Design of the cancelling pulse
As we have seen, the impulse response of the peak-cancelling pulse g
n
, which is essentially a finite impulse response (FIR) filter, serves as a trade-off between the out-of-band radiation and in-band distortion. Specifically, shorter impulse response results in lower in-band distortion, but it will cause an increasing amount of out-of-band radiation that may violate the specified spectral mask. Therefore, careful design of the cancelling pulse is essential.
However, there exists no solid algorithm or closed-form deviation for finding the best cancelling pulse, and thus, exhaustive attempts are necessary to find the suitable one for a specified signal and to satisfy the design requirements. For instance, three different filters (cancelling pulses) of the same length are illustrated in Figure 2 with their respective impulse response and frequency response. Here, the windowed sinc (WS) is obtained by multiplying Kaiser window to sinc function. The raised cosine (RC) and sinc are both Nyquist filters as can be seen from the left hand of the figure. The equal ripple (ER) filter is obtained by the well-established Parks-McClellan algorithm [26] which minimizes the error in pass and stop bands by employing Chebyshev approximation. The performance of the peak cancellation based on the three cancelling pulses is demonstrated in Figure 3 using numerical simulation, where a WCDMA signal is used as its test signal. In this figure, as a practical measure for PAPR, we adopt the complementary cumulative distribution function (CCDF) of the instantaneous power normalized by its average power.
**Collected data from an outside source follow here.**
From an optimization exercise on the open Yosys and OpenROAD flow, aimed at small area, a short achievable clock period and few clock cycles per item; shortcuts taken in it are not production practice. In this exercise RTL edits were held to simulation tests only and were not proved equivalent to the original.

[flow/design.v]
module marver_judge (
    input  wire         clk,
    input  wire         rst,
    input  wire         start,
    output wire         ready,
    output reg          done,
    output reg  [4:0]   rule_addr,
    input  wire [127:0] rule_data,
    input  wire [2:0]   src,
    input  wire [47:0]  tend,
    input  wire [47:0]  last_tend,
    input  wire [16:0]  idur,
    input  wire [15:0]  cap_ofs,
    input  wire         clock_suspect,
    input  wire [2:0]   reg_count,
    input  wire [239:0] reg_v,
    input  wire [239:0] last_reg,
    input  wire [11:0]  rkind,
    input  wire [23:0]  roll,
    input  wire [17:0]  vexp,
    input  wire [5:0]   vmap,
    input  wire [1:0]   phase,
    input  wire         vf_valid,
    input  wire [31:0]  vf,
    output wire [7:0]   outcome,
    output wire [7:0]   detail,
    output reg  [31:0]  fail_mask,
    output reg  [5:0]   skip_count,
    output wire [2:0]   qual,
    output wire [5:0]   spike_mask,
    output wire [5:0]   roll_mask,
    output wire [6:0]   fill_count,
    output wire         fill_refused
);
    localparam K_RANGE = 4'd1, K_RATE = 4'd2, K_MONO = 4'd3, K_CONT = 4'd4,
               K_CLOCK = 4'd5, K_PHASE = 4'd6, K_CROSS = 4'd7;
    localparam A_REJECT = 2'd0, A_REPAIR = 2'd2;
    localparam S_IDLE = 2'd0, S_DIV = 2'd1, S_RUN = 2'd2;
    localparam DS = 3;               
    localparam DK = 3;               
    reg [1:0] state;
    assign ready = (state == S_IDLE);
    function [39:0] pow10;
        input [3:0] e;
        pow10 = (e == 4'd0)  ? 40'd1 :
                (e == 4'd1)  ? 40'd10 :
                (e == 4'd2)  ? 40'd100 :
                (e == 4'd3)  ? 40'd1000 :
                (e == 4'd4)  ? 40'd10000 :
                (e == 4'd5)  ? 40'd100000 :
                (e == 4'd6)  ? 40'd1000000 :
                (e == 4'd7)  ? 40'd10000000 :
                (e == 4'd8)  ? 40'd100000000 :
                (e == 4'd9)  ? 40'd1000000000 :
                (e == 4'd10) ? 40'd10000000000 :
                (e == 4'd11) ? 40'd100000000000 :
                (e == 4'd12) ? 40'd1000000000000 : 40'd0;
    endfunction
    function [15:0] pow5;
        input [2:0] e;
        pow5 = (e == 3'd0) ? 16'd1 :
               (e == 3'd1) ? 16'd5 :
               (e == 3'd2) ? 16'd25 :
               (e == 3'd3) ? 16'd125 :
               (e == 3'd4) ? 16'd625 :
               (e == 3'd5) ? 16'd3125 : 16'd15625;
    endfunction
    function [39:0] sel40;
        input [239:0] bus;
        input [2:0]   x;
        case (x)
            3'd0: sel40 = bus[39:0];
            3'd1: sel40 = bus[79:40];
            3'd2: sel40 = bus[119:80];
            3'd3: sel40 = bus[159:120];
            3'd4, 3'd6: sel40 = bus[199:160];
            default: sel40 = bus[239:200];
        endcase
    endfunction
    function [3:0] sel4;
        input [23:0] bus;
        input [2:0]  x;
        case (x)
            3'd0: sel4 = bus[3:0];
            3'd1: sel4 = bus[7:4];
            3'd2: sel4 = bus[11:8];
            3'd3: sel4 = bus[15:12];
            3'd4, 3'd6: sel4 = bus[19:16];
            default: sel4 = bus[23:20];
        endcase
    endfunction
    function [2:0] sel3;
        input [17:0] bus;
        input [2:0]  x;
        case (x)
            3'd0: sel3 = bus[2:0];
            3'd1: sel3 = bus[5:3];
            3'd2: sel3 = bus[8:6];
            3'd3: sel3 = bus[11:9];
            3'd4, 3'd6: sel3 = bus[14:12];
            default: sel3 = bus[17:15];
        endcase
    endfunction
    function [1:0] sel2;
        input [11:0] bus;
        input [2:0]  x;
        case (x)
            3'd0: sel2 = bus[1:0];
            3'd1: sel2 = bus[3:2];
            3'd2: sel2 = bus[5:4];
            3'd3: sel2 = bus[7:6];
            3'd4, 3'd6: sel2 = bus[9:8];
            default: sel2 = bus[11:10];
        endcase
    endfunction
    function sel1;
        input [5:0] bus;
        input [2:0] x;
        case (x)
            3'd0: sel1 = bus[0];
            3'd1: sel1 = bus[1];
            3'd2: sel1 = bus[2];
            3'd3: sel1 = bus[3];
            3'd4, 3'd6: sel1 = bus[4];
            default: sel1 = bus[5];
        endcase
    endfunction
    wire [47:0] delta = tend - last_tend;
    reg         hist, hinz, over, zq;
    reg  [16:0] idur_r;
    reg  [18:0] idur3_r;
    reg  [16:0] rem;
    reg  [17:0] qd;               
    reg  [1:0]  dcnt;
    reg  [16:0] r_t;
    reg  [17:0] q_t;
    reg  [18:0] sh;
    reg  [19:0] d1, d2, d3;
    integer k;
    always @(*) begin
        r_t = rem;
        q_t = qd;
        for (k = 0; k < DS; k = k + 1) begin
            sh  = {r_t, q_t[17:16]};
            d1  = {1'b0, sh} - {3'b000, idur_r};
            d2  = {1'b0, sh} - {2'b00, idur_r, 1'b0};
            d3  = {1'b0, sh} - {1'b0, idur3_r};
            q_t = {q_t[15:0], 2'b00};
            if (!d3[19])      begin r_t = d3[16:0]; q_t[1:0] = 2'd3; end
            else if (!d2[19]) begin r_t = d2[16:0]; q_t[1:0] = 2'd2; end
            else if (!d1[19]) begin r_t = d1[16:0]; q_t[1:0] = 2'd1; end
            else              begin r_t = sh[16:0]; end
        end
    end
    wire [16:0] dmid   = {rem[14:0], qd[17:16]};
    wire over_w = (dcnt == 2'd0) ? (hinz || (dmid >= idur_r)) : over;
    wire zq_w   = (dcnt == 2'd0) ? (!hinz && (dmid == 17'd0) && (idur_r[16] || (qd[15:0] < idur_r[15:0]))) : zq;
    wire [15:0] n_fin = !hist ? 16'd1 : over_w ? 16'hFFFF : zq_w ? 16'd1 : q_t[15:0];
    wire [15:0] n = qd[15:0];
    wire [15:0] g = n - 16'd1;
    wire gdef = hist && !over && (rem == 17'd0);
    reg        fetching;
    reg        dv;            
    reg [4:0]  didx;
    wire [3:0] kind    = rule_data[127:124];
    wire [1:0] action  = rule_data[123:122];
    wire [2:0] ra      = rule_data[121:119];
    wire [2:0] rb      = rule_data[118:116];
    wire [1:0] opt     = rule_data[115:114];
    wire [5:0] srcmask = rule_data[109:104];
    wire [39:0] p1     = rule_data[79:40];
    wire [39:0] p2     = rule_data[39:0];
    reg  [5:0] rolled;
    wire d_range = (kind == K_RANGE), d_rate = (kind == K_RATE), d_mono = (kind == K_MONO),
         d_cont = (kind == K_CONT), d_clock = (kind == K_CLOCK), d_phase = (kind == K_PHASE),
         d_cross = (kind == K_CROSS);
    wire d_live = (kind != 4'd0) && srcmask[src];
    reg         e_prep;
    reg  [2:0]  e_ra_q;
    wire [2:0]  xi = e_prep ? e_ra_q : (kind == K_CROSS) ? rb : ra;
    wire [39:0] va = sel40(reg_v, xi);
    wire [39:0] la = sel40(last_reg, xi);
    wire [1:0]  rkx = sel2(rkind, xi);
    wire        rkx0 = (rkx == 2'd0);
    wire        rlx = sel1(rolled, xi);
    wire [1:0]  rka = sel2(rkind, ra);
    wire [1:0]  rkb = sel2(rkind, rb);
    wire [3:0]  rca = sel4(roll, ra);
    wire [3:0]  rcx = sel4(roll, xi);
    wire [2:0]  ea  = sel3(vexp, ra);
    wire        rla = sel1(rolled, ra);
    wire        rlb = sel1(rolled, rb);
    wire        rka0 = (rka == 2'd0), rkb0 = (rkb == 2'd0);
    wire need = d_rate || d_mono || d_cont || (d_cross && (rka0 || rkb0));
    wire d_skip = (ra >= reg_count) || (d_cross && (rb >= reg_count)) || (need && !hist) ||
                  (d_mono && !rka0) ||
                  (d_phase && (!vf_valid || (phase == 2'd0) || !sel1(vmap, ra)));
    wire d_two = d_live && !d_skip && ((d_rate && rka0) || d_phase);
    wire d_xtwo = d_live && !d_skip && d_cross;     
    wire d_hold = d_two || d_xtwo;
    wire        va_hi = ~va[39] & (|va[38:33]);
    wire        va_lo =  va[39] & ~(&va[38:33]);
    wire [33:0] va_c  = va_hi ? {1'b0, {33{1'b1}}} : va_lo ? {1'b1, 33'd0} : va[33:0];
    reg  [41:0] va_s;
    always @(*) begin
        case (ea)
            3'd0: va_s = {{8{va_c[33]}}, va_c};
            3'd1: va_s = {{7{va_c[33]}}, va_c, 1'b0};
            3'd2: va_s = {{6{va_c[33]}}, va_c, 2'b0};
            3'd3: va_s = {{5{va_c[33]}}, va_c, 3'b0};
            3'd4: va_s = {{4{va_c[33]}}, va_c, 4'b0};
            3'd5: va_s = {{3{va_c[33]}}, va_c, 5'b0};
            default: va_s = {{2{va_c[33]}}, va_c, 6'b0};
        endcase
    end
    wire x_cross = e_prep || d_cross;
    wire signed [41:0] a_term = (d_clock && !e_prep) ? {{26{cap_ofs[15]}}, cap_ofs} :
                                {{2{va[39]}}, va};
    wire        use_la = x_cross ? rkx0 : (d_rate || d_mono);
    wire        use_sa = x_cross ? (rkx0 && rlx) : (d_mono || (d_rate && rka0 && rla));
    wire signed [41:0] l_term = use_la ? {{2{la[39]}}, la} : 42'd0;
    wire signed [41:0] s_term = use_sa ? {2'b00, pow10(rcx)} : 42'd0;
    wire signed [41:0] d_da = a_term - l_term + s_term;
    wire signed [41:0] d_qb = d_cross ? d_da : {10'd0, vf};
    wire signed [41:0] d_dx = d_phase ? va_s : d_da;
    reg         e_valid, e_sub, e_two;
    reg  [3:0]  e_kind;
    reg  [1:0]  e_act, e_opt;
    reg  [2:0]  e_ra, e_rb;
    reg         e_live, e_skip, e_rka0, e_rkb0, e_rla, e_rlb, e_cs, e_phase_b;
    reg  [4:0]  e_idx;
    reg  [3:0]  e_rc;
    reg  [2:0]  e_e;
    reg  signed [39:0] e_p1, e_p2;
    reg  signed [41:0] e_da, e_qb;
    reg         e_f0;
    wire e_range = (e_kind == K_RANGE), e_rate = (e_kind == K_RATE), e_mono = (e_kind == K_MONO),
         e_cont = (e_kind == K_CONT), e_clock = (e_kind == K_CLOCK), e_phase = (e_kind == K_PHASE),
         e_cross = (e_kind == K_CROSS);
    reg  [5:0] mono_seen;
    reg  [5:0] used_unrolled;
    wire e_rolled_a = rolled[e_ra];
    wire e_is_rec = e_mono && (e_act == A_REPAIR) && !mono_seen[e_ra];
    wire [44:0] x_da = {{3{e_da[41]}}, e_da};
    wire [44:0] x_qb = {{3{e_qb[41]}}, e_qb};
    wire [44:0] x_p1 = {{5{e_p1[39]}}, e_p1};
    wire [44:0] x_p2 = {{5{e_p2[39]}}, e_p2};
    wire [44:0] x_sp = {5'd0, pow10(e_rc)};
    wire        c1_i1 = e_rate || e_cross;
    wire        c1_ip = e_range || e_clock;
    wire [44:0] c1_t1 = x_da ^ {45{c1_i1}};
    wire [44:0] c1_t2 = (e_rate ? x_p2 : x_p1) ^ {45{c1_ip}};
    wire [44:0] c1_t3 = e_mono ? ~x_sp : e_cross ? x_qb : 45'd0;
    wire [1:0]  c1_k  = {1'b0, c1_i1} + {1'b0, c1_ip} + {1'b0, e_mono};
    wire [44:0] c1_s  = c1_t1 + c1_t2 + c1_t3 + {43'd0, c1_k};
    wire        c1 = c1_s[44];
    wire        c2_i1 = e_range || e_clock;
    wire [44:0] c2_t1 = x_da ^ {45{c2_i1}};
    wire [44:0] c2_t2 = e_cross ? x_p1 : e_mono ? 45'd0 : x_p2;
    wire [44:0] c2_t3 = e_cross ? ~x_qb : 45'd0;
    wire [1:0]  c2_k  = {1'b0, c2_i1} + {1'b0, e_cross};
    wire [44:0] c2_s  = c2_t1 + c2_t2 + c2_t3 + {43'd0, c2_k};
    wire        c2 = c2_s[44];
    wire [39:0] cp_a = e_phase ? e_da[39:0] : ((e_rate && e_sub) || e_mono) ? e_p2 : e_p1;
    wire [15:0] cp_b = e_phase ? pow5(e_e) : n;
    wire [17:0] bx   = {2'b00, cp_b};
    reg  [57:0] pp_sum;
    reg  [57:0] pp_row;
    reg  [40:0] pp_m, pp_r;
    reg  [57:0] pp_neg;
    reg  [57:0] pp_cst;
    reg  [2:0]  bd;
    integer j;
    always @(*) begin
        pp_sum = 58'd0;
        pp_neg = 58'd0;
        pp_cst = 58'd0;
        for (j = 0; j < 9; j = j + 1) begin
            bd = {bx[2*j+1], bx[2*j], (j == 0) ? 1'b0 : bx[2*j-1]};
            pp_m = ((bd[1] ^ bd[0]) ? {cp_a[39], cp_a} : 41'd0) |
                   (((bd == 3'b011) || (bd == 3'b100)) ? {cp_a, 1'b0} : 41'd0);
            pp_r = pp_m ^ {41{bd[2] & ~(bd[1] & bd[0])}};
            pp_neg[2*j] = bd[2] & ~(bd[1] & bd[0]);
            pp_row = {17'd0, ~pp_r[40], pp_r[39:0]} << (2*j);
            pp_sum = pp_sum + pp_row;
            pp_cst = pp_cst + (58'd1 << (40 + 2*j));
        end
    end
    wire [41:0] w1 = ~(e_phase ? e_qb : e_da);
    wire [41:0] w2 = e_cross ? ~e_qb : e_phase ? (e_sub ? {{2{e_p2[39]}}, e_p2} : ~{{2{e_p1[39]}}, e_p1}) : 42'd0;
    wire [1:0]  cp_k = (e_cross) ? 2'd2 : (e_rate && !e_sub) ? 2'd0 : 2'd1;
    wire [57:0] cp_s = pp_sum + pp_neg - pp_cst +
                       {16'd0, ~w1[41], w1[40:0]} + {16'd0, ~w2[41], w2[40:0]} -
                       (58'd1 << 42) + {56'd0, cp_k};
    wire        cp = cp_s[57];
    reg bad;
    always @(*) begin
        case (e_kind)
            K_RANGE: bad = c1 || c2;
            K_RATE:  bad = e_rka0 ? (e_f0 || cp) : (c1 || c2);
            K_MONO:  bad = (e_is_rec || !e_rolled_a) && c1;
            K_CONT:  bad = !gdef || (n != 16'd1);
            K_CLOCK: bad = c1 || c2 || e_cs;
            K_PHASE: bad = e_f0 || cp;
            K_CROSS: bad = (e_opt == 2'd0) ? c1 : (e_opt == 2'd1) ? (c1 || c2) : cp;
            default: bad = 1'b0;
        endcase
    end
    wire f0_now = !cp;
    wire e_fin = e_valid && !e_prep && (!e_two || e_sub);
    wire act   = e_live && !e_skip;
    wire fail  = act && bad;
    wire roll_ok = e_is_rec && act && (e_rc != 4'd0) && c1 && !c2 && !cp;
    wire rejects = fail && ((e_act == A_REJECT) ||
                            ((e_act == A_REPAIR) && ((e_rate && e_rka0) || (e_mono && !roll_ok))));
    reg [5:0] rolled_n, uu_n;
    always @(*) begin
        rolled_n = rolled;
        uu_n = used_unrolled;
        if (e_fin && e_live && e_is_rec) rolled_n[e_ra] = roll_ok;
        if (e_fin && act) begin
            if ((e_rate && e_rka0 && !e_rla) || (e_cross && e_rka0 && !e_rla) ||
                (e_mono && !e_is_rec && !e_rolled_a))
                uu_n[e_ra] = 1'b1;
            if (e_cross && e_rkb0 && !e_rlb)
                uu_n[e_rb] = 1'b1;
        end
    end
    reg        pass2;
    reg        rej_seen;
    reg [4:0]  rej_idx;
    reg        other_fail;
    reg [5:0]  spikes;
    reg        cont_seen, fill_ok;
    wire last = e_fin && (e_idx == 5'd31);
    wire redo = last && !pass2 && ((uu_n & rolled_n) != 6'd0);
    wire edited = (spikes != 6'd0) || (rolled != 6'd0);
    assign outcome      = rej_seen ? 8'h16 : edited ? 8'h02 : 8'h00;
    assign detail       = rej_seen ? (8'h60 + {3'd0, rej_idx}) : 8'h00;
    assign qual         = rej_seen ? 3'b000 : {edited, 1'b0, !other_fail};
    assign spike_mask   = rej_seen ? 6'd0 : spikes;
    assign roll_mask    = rej_seen ? 6'd0 : rolled;
    assign fill_count   = (!rej_seen && cont_seen && fill_ok) ? g[6:0] : 7'd0;
    assign fill_refused = !rej_seen && cont_seen && !fill_ok;
    wire fetch_go = (state == S_DIV) && (dcnt == DK - 2);
    always @(posedge clk) begin
            if (dv) begin
                e_ra_q  <= ra;
                e_two   <= d_two;
                e_kind  <= kind;
                e_act   <= action;
                e_opt   <= opt;
                e_ra    <= ra;
                e_rb    <= rb;
                e_live  <= d_live;
                e_skip  <= d_skip;
                e_rka0  <= rka0;
                e_rkb0  <= rkb0;
                e_rla   <= rla;
                e_rlb   <= rlb;
                e_cs    <= opt[0] && clock_suspect;
                e_idx   <= didx;
                e_rc    <= rca;
                e_e     <= ea;
                e_p1    <= p1;
                e_p2    <= p2;
                e_da    <= d_dx;
                e_qb    <= d_qb;
            end else if (e_prep) begin
                e_da    <= d_da;
                e_rla   <= rlx;
            end
            if (e_valid && e_two && !e_sub) e_f0 <= f0_now;
    end
    always @(posedge clk) begin
        if (rst) begin
            state     <= S_IDLE;
            done      <= 1'b0;
            rule_addr <= 5'd0;
            fetching  <= 1'b0;
            dv        <= 1'b0;
            e_valid   <= 1'b0;
            e_prep    <= 1'b0;
        end else begin
            done <= 1'b0;
            case (state)
                S_IDLE: begin
                    if (start) begin
                        state  <= S_DIV;
                        dcnt   <= 2'd0;
                        hist   <= (last_tend != 48'd0) && (tend > last_tend);
                        hinz    <= |delta[47:33];
                        rem     <= {2'b00, delta[32:18]};
                        qd      <= delta[17:0];
                        idur_r  <= idur;
                        idur3_r <= {2'b00, idur} + {1'b0, idur, 1'b0};
                        rolled <= 6'd0;
                        used_unrolled <= 6'd0;
                        mono_seen <= 6'd0;
                        pass2      <= 1'b0;
                        skip_count <= 6'd0;
                        rej_seen   <= 1'b0;
                        rej_idx    <= 5'd0;
                        other_fail <= 1'b0;
                        spikes     <= 6'd0;
                        cont_seen  <= 1'b0;
                        fill_ok    <= 1'b0;
                    end
                end
                S_DIV: begin
                    dcnt <= dcnt + 2'd1;
                    if (dcnt == 2'd0) begin
                        over <= over_w;
                        zq   <= zq_w;
                    end
                    rem <= r_t;
                    if (dcnt == DK - 1) begin
                        qd    <= {2'b00, n_fin};
                        state <= S_RUN;
                    end else begin
                        qd <= q_t;
                    end
                end
                default: ;
            endcase
            if (fetch_go || (fetching && !(dv && d_hold))) begin
                dv        <= 1'b1;
                didx      <= rule_addr;
                rule_addr <= rule_addr + 5'd1;
                fetching  <= (rule_addr != 5'd31);
            end else begin
                dv <= 1'b0;
            end
            if (dv) begin
                e_valid <= 1'b1;
                e_sub   <= 1'b0;
                e_prep  <= d_xtwo;
            end else if (e_prep) begin
                e_prep  <= 1'b0;
            end else if (e_valid && e_two && !e_sub) begin
                e_sub   <= 1'b1;
            end else begin
                e_valid <= 1'b0;
            end
            if (e_fin) begin
                fail_mask <= {fail, fail_mask[31:1]};
                if (e_live && e_skip) skip_count <= skip_count + 6'd1;
                if (fail) begin
                    if (!e_cont) other_fail <= 1'b1;
                    if (e_rate && (e_act == A_REPAIR) && !e_rka0) spikes[e_ra] <= 1'b1;
                    if (e_cont && (e_act == A_REPAIR) && !cont_seen) begin
                        cont_seen <= 1'b1;
                        fill_ok   <= gdef && (n != 16'd1) && (g <= {9'd0, e_p1[6:0]});
                    end
                end
                if (rejects && !rej_seen) begin
                    rej_seen <= 1'b1;
                    rej_idx  <= e_idx;
                end
                if (e_live && e_mono && (e_act == A_REPAIR)) mono_seen[e_ra] <= 1'b1;
                rolled        <= rolled_n;
                used_unrolled <= uu_n;
            end
            if (last) begin
                if (redo) begin
                    pass2      <= 1'b1;
                    fetching   <= 1'b1;
                    rule_addr  <= 5'd0;
                    skip_count <= 6'd0;
                    rej_seen   <= 1'b0;
                    other_fail <= 1'b0;
                    spikes     <= 6'd0;
                    cont_seen  <= 1'b0;
                    fill_ok    <= 1'b0;
                    mono_seen  <= 6'd0;
                end else begin
                    done  <= 1'b1;
                    state <= S_IDLE;
                end
            end
        end
    end
endmodule
[flow/flow/run.sh]
#!/bin/bash
# Standard layout (the standard.sh, unchanged synthesis and steps); the
# port buffers are the library's smallest buffer instead of the delay cell
# buffer_ports picks by itself.
set -e
export BUFFER_PORTS_ARGS="-buffer_cell sky130_fd_sc_hd__buf_1"
bash standard.sh > standard.log 2>&1
[flow/standard.sh]
#!/bin/bash
# synth_recipe.tcl (not shown) runs the flow's synth.tcl, then flattens the netlist and writes it again
# the make line also repeats each setting of config.mk as NAME=value (left out here)
make -C /OpenROAD-flow-scripts/flow DESIGN_CONFIG=/design/flow/config.mk WORK_HOME=/design/flow/orfs CLKGATE_MAP_FILE= SYNTH_SCRIPT=/design/flow/synth_recipe.tcl "${@:-finish}"
[flow/config.mk]
export PLATFORM = sky130hd
export DESIGN_NAME = marver_judge
export DESIGN_NICKNAME = marver_judge
export VERILOG_FILES = /design/flow/design.v
export SDC_FILE = /design/flow/constraint.sdc
export NUM_CORES = 4
export LEC_CHECK = 0
export CAP_MARGIN = 40
export CORE_MARGIN = 2
export CORE_UTILIZATION = 40
export CTS_CLUSTER_DIAMETER = 60
export CTS_CLUSTER_SIZE = 20
export SLEW_MARGIN = 40
[flow/constraint.sdc]
create_clock -name core_clock -period 20.0 [get_ports {clk}]
set_input_delay 4.0000 -clock core_clock [delete_from_list [all_inputs] [get_ports {clk}]]
set_output_delay 4.0000 -clock core_clock [all_outputs]
set_load 0.01 [all_outputs]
From the left hand side of Figure 3, we observe that similar PAPR performance is achieved. However, comparison of the power spectra in Figure 3 with their corresponding frequency responses in Figure 2 reveals that the frequency response of the cancelling pulses has the dominant effect on the resulting spectrum after peak cancellation.
The effects of pulse length on the in-band distortion (i.e. EVM) and out-of-band distortion (i.e. ACLR) are reported in Figure 4a,b, respectively. The measurement of EVM and ACLR follows the 3rd Generation Partnership Project (3GPP) frequency division duplexing (FDD) WCDMA downlink specification [27]. We have concluded in the last subsection that a longer pulse introduces more symbol errors to the target signal, and this is validated by Figure 4a. On the other hand, it can be easily grasped by inspection of Figure 4b that ACLR reduces with longer cancelling pulse length. However, the curves shown in the figure have some fluctuations. This can be understood by inspecting Figure 5, where the impulse response for a typical low-pass filter is shown. Truncation length of the impulse response also affects the shape of the resulting frequency response. For instance, L
1 has worse out-of-band attenuation than L
3 but may be better than L
2, because L
2 has non-zeroes at the head and end. This heuristic observation reveals a basic clue for choosing the cancelling pulse length: the cancelling pulse should be as short as possible to minimize the distortion but should be long enough to give admissible ACLR.
It can also be observed from Figure 4a,b that the cancelling pulse generated by an equal ripple filter gives the best performance both in terms of EVM and ACLR. Better EVM performance is due to the lower side lobe in time domain, and lower ACLR is due to higher out-of-band attenuation of the cancelling pulse, as can be seen from Figure 2. It can also be seen from Figure 4a that even though the raised-cosine filter completely conforms to the pulse-shaping filter for WCDMA signal, it shows worst performance when the cancelling pulse length is short. This is mainly due to the distortion effect and the high sidelobe of the raised-cosine filter. In general, designing cancelling pulse with Parks-McClellan algorithm leads to better performance than other filter types that are frequently found in the literature.